Posted 10 September 2008 - 07:13 PM

I work for a small company that runs several LAMP-based video/entertainment sites. We ask all developer candidates for code samples, and my colleagues and myself evaluate the code, so I've seen it from both sides.

Speaking as the person who reads the code samples, I do NOT want to see an entire large project. Don't be the guy who sent us an entire 30MB source tree, complete with Subversion files. I don't have 3 days to spend reviewing your code. If you send us that much, I'm not going to look at all of it, so just don't bother. What I want is a sampling of code that demonstrates that you know what you're doing. Just show me the best stuff you've got - pick something that showcases good design and clean it up to the best of your ability. If the best stuff you can muster doesn't impress me, sending a larger volume of lesser-quality code is only going to hurt your case.

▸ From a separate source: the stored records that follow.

This is an optimization exercise on Yosys and OpenROAD, whose aim is small area, a short achievable clock period and few clock cycles per item, not a production implementation. In this exercise RTL edits were held to simulation tests only and were not proved equivalent to the original. Power figures rest on the tool's default switching activity, not on a simulated workload.

alpha:
==> flow/design.v (excerpt) <==
module SNN(
	input clk,
	input rst_n,
	input in_valid,
	input [7:0] img,
	input [7:0] ker,
	input [7:0] weight,
	output reg out_valid,
	output reg [9:0] out_data
);
Size: roughly 2800 cells after synthesis, ~38 I/O pins, roughly 0.034 sq mm of cells after synthesis.
==> flow/config.mk <==
export PLATFORM = sky130hd
export DESIGN_NAME = SNN
export DESIGN_NICKNAME = SNN
export VERILOG_FILES = /design/flow/design.v
export SDC_FILE = /design/flow/constraint.sdc
export NUM_CORES = 4
export LEC_CHECK = 0
export CAP_MARGIN = 20
export CORE_MARGIN = 2
export CORE_UTILIZATION = 55
export SLEW_MARGIN = 20
export SYNTH_HIERARCHICAL = 1
==> flow/constraint.sdc <==
create_clock -name core_clock -period 15.0 [get_ports {clk}]
set_input_delay 3.0000 -clock core_clock [delete_from_list [all_inputs] [get_ports {clk}]]
set_output_delay 3.0000 -clock core_clock [all_outputs]
set_load 0.01 [all_outputs]
standard.sh (not shown) runs the stock make flow with config.mk's settings and CLKGATE_MAP_FILE= SYNTH_SCRIPT=/design/flow/synth_recipe.tcl, a recipe that flattens the netlist after the stock synthesis.
==> flow/flow/run.sh <==
#!/bin/bash
set -euo pipefail
export BUFFER_PORTS_ARGS="-buffer_cell sky130_fd_sc_hd__buf_4"
export SETUP_SLACK_MARGIN=11
bash standard.sh > standard_flow.log 2>&1
Testbench counts of alpha, summed over its fixed seeds: cycles 25,920, items 320.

From a PHP-specific point of view, here's what I look for in code samples we receive. Maybe it'll help give you an idea of what kind of samples to write. Note that we're looking for experienced developers - we're a small team with lots of projects, so we don't have time to train rookies.

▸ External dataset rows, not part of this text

From an optimization exercise on the open Yosys and OpenROAD flow, aimed at small area; shortcuts taken in it are not production practice.
The RTL was checked by simulation tests, not by an equivalence proof against the original design.
The clock port is modelled as an ideal driver; clocking choices that lean on that would not hold on a real chip.
Power and IR drop assume default switching activity.

==> flow/design.v <==
module fpga_storm_iv_demo(
    input wire clk,
    input wire rst_n,
    input wire [3:0] keys,
    input wire [3:0] dips,
    output wire [7:0] leds,
    output wire [3:0] seg_sel,
    output wire [7:0] seg_data,
    output wire beep
);
    localparam [3:0] A_C = 4'h5;
    reg  [3:0] a_q;                       
    wire [3:0] a_s = a_q ^ A_C;
    wire a_z3 = ~|a_s[2:0];
    wire a_wrap = a_z3 & ~a_s[3];         
    wire a_last = a_z3 & a_s[3];          
    wire [3:0] a_n = {4{rst_n}} & {a_s[2:0], a_s[0] ^ a_s[3] ^ a_z3};
    localparam [11:0] C_C = 12'h555;
    localparam [11:0] C_FIRST = 12'h235;    
    localparam [11:0] C_LAST = 12'h11a;     
    localparam [11:0] C_DET = 12'hfbf;      
    reg  [11:0] c_q;
    wire [11:0] c_s = c_q ^ C_C;
    wire c_last = ((c_s & C_DET) == (C_LAST & C_DET));
    wire [11:0] c_n = rst_n ? {c_s[10:0], c_s[0] ^ c_s[11] ^ c_last} : C_FIRST;
    wire tick = a_last & c_last;          
    always @(posedge clk) begin
        a_q <= a_n ^ A_C;
        c_q <= c_n ^ C_C;
    end
    reg [3:0] digit0, digit1, digit2, digit3;
    wire all_off = &dips;
    wire nine0 = digit0[3] & digit0[0];
    wire nine1 = digit1[3] & digit1[0];
    wire nine2 = digit2[3] & digit2[0];
    wire inc0 = tick & (all_off | ~dips[0]);
    wire inc1 = tick & (all_off ? nine0 : ~dips[1]);
    wire inc2 = tick & (all_off ? (nine0 & nine1) : ~dips[2]);
    wire inc3 = tick & (all_off ? (nine0 & nine1 & nine2) : ~dips[3]);
    function [3:0] bcd_inc(input [3:0] d);    
        bcd_inc = {d[3] ? ~d[0] : (d[2] & d[1] & d[0]),
                   d[2] ^ (d[1] & d[0]),
                   (d[1] ^ d[0]) & ~d[3],
                   ~d[0]};
    endfunction
    function [3:0] bcd_tog(input [3:0] d);    
        bcd_tog = {d[0] & (d[3] | (d[1] & d[2])), d[0] & d[1], d[0] & ~d[3], 1'b1};
    endfunction
    always @(posedge clk) begin
        if (!rst_n) begin
            digit0 <= 4'd0; digit1 <= 4'd0; digit2 <= 4'd0; digit3 <= 4'd0;
        end else begin
            if (inc0) digit0 <= bcd_inc(digit0);
            if (inc1) digit1 <= bcd_inc(digit1);
            if (inc2) digit2 <= bcd_inc(digit2);
            if (inc3) digit3 <= bcd_inc(digit3);
        end
    end
    reg  [3:0] last_keys_n;           
    reg  [3:0] led_q;
    localparam [8:0] D_C = 9'h155;
    localparam [8:0] D_FIRST = 9'h08c;    
    reg  [8:0] d_q;
    wire [8:0] d_s = d_q ^ D_C;
    wire d_z8 = ~|d_s[7:0];
    wire request_beep = (d_s == D_FIRST);    
    wire deb_zero = d_z8 & ~d_s[8];
    wire press = |(~last_keys_n & ~keys);
    wire kev = rst_n & deb_zero & press;
    wire [8:0] d_step = {d_s[7:0], (d_s[3] ^ d_s[8]) & ~d_z8};
    wire [8:0] d_n = ({9{rst_n}} & d_step) | ({9{kev}} & D_FIRST);
    always @(posedge clk) begin
        d_q <= d_n ^ D_C;
        last_keys_n <= rst_n ? ~keys : 4'b0000;
        led_q <= rst_n ? (led_q ^ ({4{kev}} & ~keys)) : 4'b1111;
    end
    assign leds = {4'b0000, led_q};
    localparam [12:0] B_C = 13'h1555;
    localparam [12:0] B_FIRST = 13'h0710;   
    reg  [12:0] b_q;
    wire [12:0] b_s = b_q ^ B_C;
    wire b_z12 = ~|b_s[11:0];
    wire active = ~(b_z12 & ~b_s[12]);
    wire load = request_beep & ~active;
    wire [12:0] b_step = {b_s[11:0], (b_s[2] ^ b_s[12]) & ~b_z12};
    wire [12:0] b_n = {13{rst_n}} & (b_step | ({13{load}} & B_FIRST));
    reg  [2:0] tone7;
    reg        tone2;
    reg        beep_q;
    wire tone_wrap = tone2 & (tone7 == 3'b100);
    always @(posedge clk) begin
        b_q <= b_n ^ B_C;
        if (!rst_n) begin
            tone7 <= 3'b001;
            tone2 <= 1'b0;
        end else if (active) begin
            tone7 <= {tone7[1:0], tone7[2] ^ tone7[1]};
            tone2 <= ~tone2;
        end
        beep_q <= rst_n & active & ~(b_z12 & b_s[12]) & (beep_q ^ tone_wrap);    
    end
    assign beep = beep_q;
    localparam [3:0] V_C = 4'h5;
    reg  [3:0] v_q;
    wire [3:0] v_s = v_q ^ V_C;
    wire v_z3 = ~|v_s[2:0];
    wire [3:0] v_n = {4{rst_n}} & (a_wrap ? {v_s[2:0], v_s[0] ^ v_s[3] ^ v_z3} : v_s);
    reg  [1:0] scan_idx;
    always @(posedge clk) begin
        v_q <= v_n ^ V_C;
        if (!rst_n) scan_idx <= 2'd0;
        else if (a_wrap & v_z3 & ~v_s[3]) scan_idx <= scan_idx + 2'd1;
    end
    assign seg_sel = ~(4'b0001 << scan_idx);
    wire [3:0] dd = scan_idx[1] ? (scan_idx[0] ? digit3 : digit2)
                                : (scan_idx[0] ? digit1 : digit0);
    assign seg_data[7] = 1'b1;
    assign seg_data[0] = (~dd[0] & ~dd[1] & dd[2]) | (dd[0] & ~dd[1] & ~dd[2] & ~dd[3]);
    assign seg_data[1] = (dd[0] & ~dd[1] & dd[2]) | (~dd[0] & dd[1] & dd[2]);
    assign seg_data[2] = (~dd[0] & dd[1] & ~dd[2]);
    assign seg_data[3] = (~dd[0] & ~dd[1] & dd[2]) | (dd[0] & dd[1] & dd[2]) | (dd[0] & ~dd[1] & ~dd[2] & ~dd[3]);
    assign seg_data[4] = (dd[0]) | (~dd[1] & dd[2]);
    assign seg_data[5] = (dd[1] & ~dd[2]) | (dd[0] & dd[1]) | (dd[0] & ~dd[2] & ~dd[3]);
    assign seg_data[6] = (~dd[1] & ~dd[2] & ~dd[3]) | (dd[0] & dd[1] & dd[2]);
endmodule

1) Code that's clean, well organized, and appropriately commented. It should have a sane directory structure, classes and modules sensibly
decomposed, and so forth. PHPdoc comments are always encouraging, but not a necessity.

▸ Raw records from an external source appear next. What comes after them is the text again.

This is an optimization exercise on Yosys and OpenROAD, whose aim is small area, not a production implementation.
In this exercise RTL edits were held to simulation tests only and were not proved equivalent to the original.
Power and IR drop assume default switching activity.

==> run C <==
## flagteller
module flagteller(
        input uart,
        input clk_12,
        input rst,
        output uart2
);
export LEC_CHECK = 0
export CAP_MARGIN = 20
export CORE_MARGIN = 2
export CORE_UTILIZATION = 60
export CTS_BUF_LIST = sky130_fd_sc_hd__clkbuf_8
export CTS_CLUSTER_DIAMETER = 60
export CTS_CLUSTER_SIZE = 20
export PLACE_DENSITY = 0.7
export SLEW_MARGIN = 20
create_clock -name core_clock -period 5.0 [get_ports {clk_12}]
standard.sh (not shown) runs the stock make flow with config.mk's settings and CLKGATE_MAP_FILE= SYNTH_SCRIPT=/design/flow/synth_recipe.tcl, a recipe that flattens the netlist after the stock synthesis.
==> flow/flow/run.sh <==
#!/bin/bash
# Standard layout, except that clock tree synthesis inserts no dummy loads.
set -euo pipefail
export CTS_ARGS="-sink_clustering_enable -repair_clock_nets -dont_use_dummy_load -sink_clustering_size 20 -sink_clustering_max_diameter 60 -buf_list sky130_fd_sc_hd__clkbuf_8"
export RECOVER_POWER=100
bash standard.sh > standard.log 2>&1
==> run G: changes against run C <==
--- a/flow/design.v
+++ b/flow/design.v
@@ -6,12 +6,13 @@
         output uart2
 );
 localparam [63:0] P1  = 64'h030410c084000aa3;
 localparam [63:0] P2  = 64'h0000000000000283;
 localparam [63:0] Y1P = 64'h07a5506c93a7b887;    
 localparam [63:0] Y2P = 64'he62ad50cd5f292a6;    
+localparam [127:0] PW = 128'h72336c6c33745f67346c665f41475046;   
 function [6:0] dec7(input [6:0] x);
         integer k;
         reg bw;
         begin
                 bw = 1'b1;
                 for (k = 0; k < 7; k = k + 1) begin
@@ -28,12 +29,22 @@
                 for (k = 0; k < 4; k = k + 1) begin
                         inc4[k] = x[k] ^ c;
                         c = c & x[k];
                 end
         end
 endfunction
+function gt6(input [5:0] a, input [5:0] b);
+        integer k;
+        reg g;
+        begin
+                g = 1'b0;
+                for (k = 0; k < 6; k = k + 1)
+                        g = (a[k] & ~b[k]) | (~(a[k] ^ b[k]) & g);
+                gt6 = g;
+        end
+endfunction
 reg [3:0] rp;
 reg [6:0] dc;             
 localparam [6:0] DC0 = 7'h01, DC52 = 7'h6b, DC103 = 7'h79;
 wire dc0 = (dc == DC0);
 wire dc52 = (dc == DC52);
 wire [2:0] bp = rp[2:0];
@@ -48,59 +59,57 @@
                 else if (rp == 4'd2) rp <= 4'd0;
                 else rp <= inc4(rp);
         end
 end
 wire dc_load = (rp == 4'd0) ? !uart : (dc0 && rp != 4'd2);
 always @(posedge clk_12) begin
-        if (dc_load) dc <= DC103;
+        if (rst) dc <= DC0;
+        else if (dc_load) dc <= DC103;
         else if (!dc0) dc <= {dc[5:0], dc[6] ^ dc[5]};
 end
 wire sample = rp[3] && dc52;
 wire strobe = (rp == 4'd2) && dc52;
-localparam S_IDLE = 2'd0, S_A = 2'd1, S_B = 2'd2, S_TX = 2'd3;
-reg [1:0] st;
+localparam S_IDLE = 3'd0, S_MEAS = 3'd1, S_A = 3'd2, S_B = 3'd3, S_TX = 3'd4;
+reg [2:0] st;
 reg [3:0] cc;             
 reg locked;
 reg [63:0] R;
 reg [6:0] na;
 reg match;
 localparam [6:0] BT0 = 7'h01, BT103 = 7'h5c, BT104 = 7'h39,
                  BT105 = 7'h73, BT107 = 7'h4c;
 reg [6:0] bt;
 reg [3:0] ts;             
 localparam [5:0] BI0 = 6'h00, BI15 = 6'h0d, BI63 = 6'h01;
 reg [5:0] bi;
+wire [5:0] j = {cc[2:0], bp};
 wire first = (cc == 4'd0) && (bp == 3'd0);
 wire hiph = cc[3];
 wire last_lo = (cc == 4'd7) && (bp == 3'd7);
 wire b = uart ^ (bp[0] && bp != 3'd7);    
 wire rz = (R == 64'd0);
 wire bt0 = (bt == BT0);
 wire [63:0] pol = hiph ? P2 : P1;
 wire [63:0] yp = hiph ? Y2P : Y1P;
 wire [63:0] hstep = {R[0], R[63:1] ^ (pol[63:1] & {63{R[0]}})} ^ (yp & {64{b}});
 wire clr = (rp == 4'd1) && (cc[2:0] == 3'd0) && (st != S_A);
-wire shift = (st == S_B) || clr;
+wire shift = (st == S_MEAS) || (st == S_B) || clr;
 always @(posedge clk_12) begin
         if (sample) R <= hstep;
         else if (shift) R <= {1'b0, R[63:1]};
 end
 always @(posedge clk_12) begin
         if (sample) begin
-                if (!hiph) na <= b ? 7'd63 : (first ? 7'd62 : dec7(na));
-                else if (b && (na[6] || na == 7'd0)) na <= 7'd127;
-                else na <= dec7(na);
+                if (first) na <= b ? 7'd0 : 7'd127;
+                else if (b && (!hiph || na[6] || gt6(j, na[5:0]))) na <= {1'b0, j};
         end else if (st == S_A) begin
                 na <= dec7(na);
         end
 end
 reg mflag;
-wire pwbit;              
-flagteller_pw pwt(.x0(cc[3]), .x1(cc[2]), .x2(cc[1]), .x3(cc[0]), .x4(bp[2]), .x5(bp[1]),
-        .x6(bp[0]), .z0(pwbit));
-wire pwok = (uart == pwbit);
+wire pwok = (uart == PW[{cc, bp}]);
 always @(posedge clk_12) begin
         if (sample) mflag <= pwok & (mflag | first);
 end
 always @(posedge clk_12) begin
         if (st == S_IDLE && locked) match <= mflag;
 end
@@ -116,14 +125,18 @@
                         cc <= inc4(cc);
                         if (cc == 4'd15) locked <= 1'b1;
                 end else if (st == S_TX && ts == 4'd0 && bt == BT103 && last_byte) begin
                         locked <= 1'b0;
                 end
                 case (st)
-                S_IDLE: if (locked) st <= S_A;
-                S_A:    if (na == 7'd61) st <= S_B;
+                S_IDLE: begin
+                        if (sample && last_lo) st <= S_MEAS;
+                        else if (locked) st <= S_A;
+                end
+                S_MEAS: if (rz) st <= S_IDLE;
+                S_A:    if (na == 7'd125) st <= S_B;
                 S_B:    if (rz && bt0) st <= S_TX;
                 S_TX:   if (bt0) begin
                                 case (ts)
                                 4'd0: ts <= 4'd1;
                                 4'd1: ts <= 4'd8;
                                 4'd15: if (last_byte) begin
@@ -131,21 +144,22 @@
                                                 ts <= 4'd0;
                                         end else ts <= 4'd2;
                                 4'd2: ts <= 4'd0;
                                 default: ts <= ts + 4'd1;
                                 endcase
                         end
+                default: st <= S_IDLE;
                 endcase
         end
 end
 wire [6:0] bt_fwd = {bt[5:0], bt[6] ^ bt[5]};
 wire [6:0] bt_back = {bt[0] ^ bt[6], bt[6:1]};
 always @(posedge clk_12) begin
         if (sample && last_lo) begin
                 bt <= BT0;
-        end else if (clr && hiph) begin
+        end else if (st == S_MEAS) begin
                 if (!rz) bt <= bt_fwd;
         end else if (st == S_B) begin
                 if (!bt0) bt <= bt_back;
                 else if (rz) begin
                         bt <= BT107;
                         bi <= match ? BI63 : BI15;
@@ -462,58 +476,6 @@
   assign new_n265 = ~new_n263 & new_n264;
   assign new_n266 = new_n227 & ~new_n265;
   assign new_n267 = ~new_n259 & ~new_n266;
   assign new_n268 = ~x0 & ~new_n267;
   assign z0 = ~new_n236 & ~new_n268;
 endmodule
-module flagteller_pw ( 
-    x0, x1, x2, x3, x4, x5, x6,
-    z0  );
-  input  x0, x1, x2, x3, x4, x5, x6;
-  output z0;
-  wire new_n9, new_n10, new_n11, new_n12, new_n13, new_n14, new_n15, new_n16,
-    new_n17, new_n18, new_n19, new_n20, new_n21, new_n22, new_n23, new_n24,
-    new_n25, new_n26, new_n27, new_n28, new_n29, new_n30, new_n31, new_n32,
-    new_n33, new_n34, new_n35, new_n36, new_n37, new_n38, new_n39, new_n40,
-    new_n41, new_n42, new_n43, new_n44, new_n45, new_n46, new_n47, new_n48;
-  assign new_n9 = ~x1 & ~x3;
-  assign new_n10 = ~x4 & ~new_n9;
-  assign new_n11 = x6 & ~new_n10;
-  assign new_n12 = x0 & x2;
-  assign new_n13 = x1 & x3;
-  assign new_n14 = ~new_n9 & ~new_n13;
-  assign new_n15 = x3 & x4;
-  assign new_n16 = x1 & ~new_n15;
-  assign new_n17 = ~new_n14 & ~new_n16;
-  assign new_n18 = new_n12 & ~new_n17;
-  assign new_n19 = ~new_n11 & ~new_n18;
-  assign new_n20 = ~x0 & ~x2;
-  assign new_n21 = new_n16 & ~new_n20;
-  assign new_n22 = new_n19 & new_n21;
-  assign new_n23 = ~x1 & ~x4;
-  assign new_n24 = ~x6 & ~new_n23;
-  assign new_n25 = x3 & x6;
-  assign new_n26 = ~x4 & x6;
-  assign new_n27 = new_n20 & ~new_n25;
-  assign new_n28 = ~new_n26 & new_n27;
-  assign new_n29 = ~new_n24 & new_n28;
-  assign new_n30 = ~new_n12 & ~new_n24;
-  assign new_n31 = x2 & x4;
-  assign new_n32 = ~new_n25 & ~new_n31;
-  assign new_n33 = ~new_n14 & new_n32;
-  assign new_n34 = ~new_n30 & new_n33;
-  assign new_n35 = ~x2 & x4;
-  assign new_n36 = x0 & ~new_n35;
-  assign new_n37 = ~x1 & ~new_n32;
-  assign new_n38 = ~new_n36 & new_n37;
-  assign new_n39 = ~x5 & ~new_n29;
-  assign new_n40 = ~new_n34 & ~new_n38;
-  assign new_n41 = new_n39 & new_n40;
-  assign new_n42 = ~new_n22 & new_n41;
-  assign new_n43 = x1 & new_n31;
-  assign new_n44 = new_n24 & ~new_n43;
-  assign new_n45 = ~x0 & x3;
-  assign new_n46 = ~new_n44 & new_n45;
-  assign new_n47 = x5 & ~new_n46;
-  assign new_n48 = new_n19 & new_n47;
-  assign z0 = new_n42 | new_n48;
-endmodule
==> flow/flow/run.sh (replaced) <==
#!/bin/bash
# Standard layout, except that clock tree synthesis inserts no dummy loads.
set -euo pipefail
export CTS_ARGS="-sink_clustering_enable -repair_clock_nets -dont_use_dummy_load -sink_clustering_size 20 -sink_clustering_max_diameter 60 -buf_list sky130_fd_sc_hd__clkbuf_8"
bash standard.sh > standard.log 2>&1
==> run M: changes against run C <==
==> flow/flow/run.sh (replaced) <==
#!/bin/bash
# Standard layout, except that clock tree synthesis inserts no dummy loads.
set -euo pipefail
export CTS_ARGS="-sink_clustering_enable -repair_clock_nets -dont_use_dummy_load -sink_clustering_size 20 -sink_clustering_max_diameter 60 -buf_list sky130_fd_sc_hd__clkbuf_8"
bash standard.sh > standard.log 2>&1
==> notes <==
Run M completed with no timing, DRC or antenna violations. Run G produced a clean layout. Run C went through all stages and came out clean.
The lowest utilization belongs to run C, the highest to run G.
Between run G and run M, the lower clock power is in run M (gap about 2%, measured against run M).
Worst hold slack: run G < run C < run M.
Die area: run G is higher than run M (3.7%).
Of run G and run M, run G has the higher first-iteration DRC count (gap about 10%, measured against run M).
Of run M and run G, run G has the higher global-route usage (gap 0.67 points).
Of run G and run C, run G has the higher combinational power (gap 25%, measured against run C).

==> separate check: timing with driven ports <==
The results above use ideal ports. As a check the final layouts listed here were re-extracted and re-timed, cells and wires unchanged.
Step 1 assumes that a clkbuf_16 drives the clock port and a buf_2 every other input.
Step 2 times the ports against the registers' clock, not the clock port: input delays grow and output delays shrink by t, the midpoint of the rising clock arrivals with the driver on.
Slacks: ideal ports / drivers / drivers and shift; pairs: ideal ports / drivers.
| run | t, ns | setup WS [ns] | hold slack, ns |
|---|---|---|---|
| run C | 0.402 | 1.433 / 1.433 / 1.251 | 0.455 / 0.455 / 0.455 |
| run G | 0.393 | 1.844 / 1.844 / 1.801 | 0.449 / 0.449 / 0.449 |
| run M | 0.404 | 1.618 / 1.618 / 1.566 | 0.455 / 0.455 / 0.455 |
After both steps every run listed still meets setup and hold. The setup slack of run C, which loses most, moves by 0.000 ns with the drivers and by -0.182 ns with both steps.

2) Solid understanding of object-oriented programming and design. If the code shows that you understand inheritance and polymorphism, that's a plus.
3) A basic understanding of design patterns, or at least separation of concerns. Using an MVC framework is good, but at the very least, domain objects, business logic, and markup should be separated. If you've got database queries mixed in whith your HTML, that's an automatic "no hire" in my book.
4) Use of current PHP programming idioms. If you're using $HTTP_POST_VARS or depend on register_globals or magic_quotes_gpc, that's a "no hire". It's also a bad sign if you use mysql instead of mysqli or pdo, but not necessarily a deal-breaker.
5) A basic awareness of security is a plus. Blatant SQL injection vulnerabilities are always a red flag.
6) A working knowledge a SQL is always good to see. It's not necessarily a problem is the code doesn't connect to a database, but if it does, I like to see something more than "SELECT * FROM foo" (assuming it's appropriate). It's a red flag if a candidate does multiple queries where a join would make more sense.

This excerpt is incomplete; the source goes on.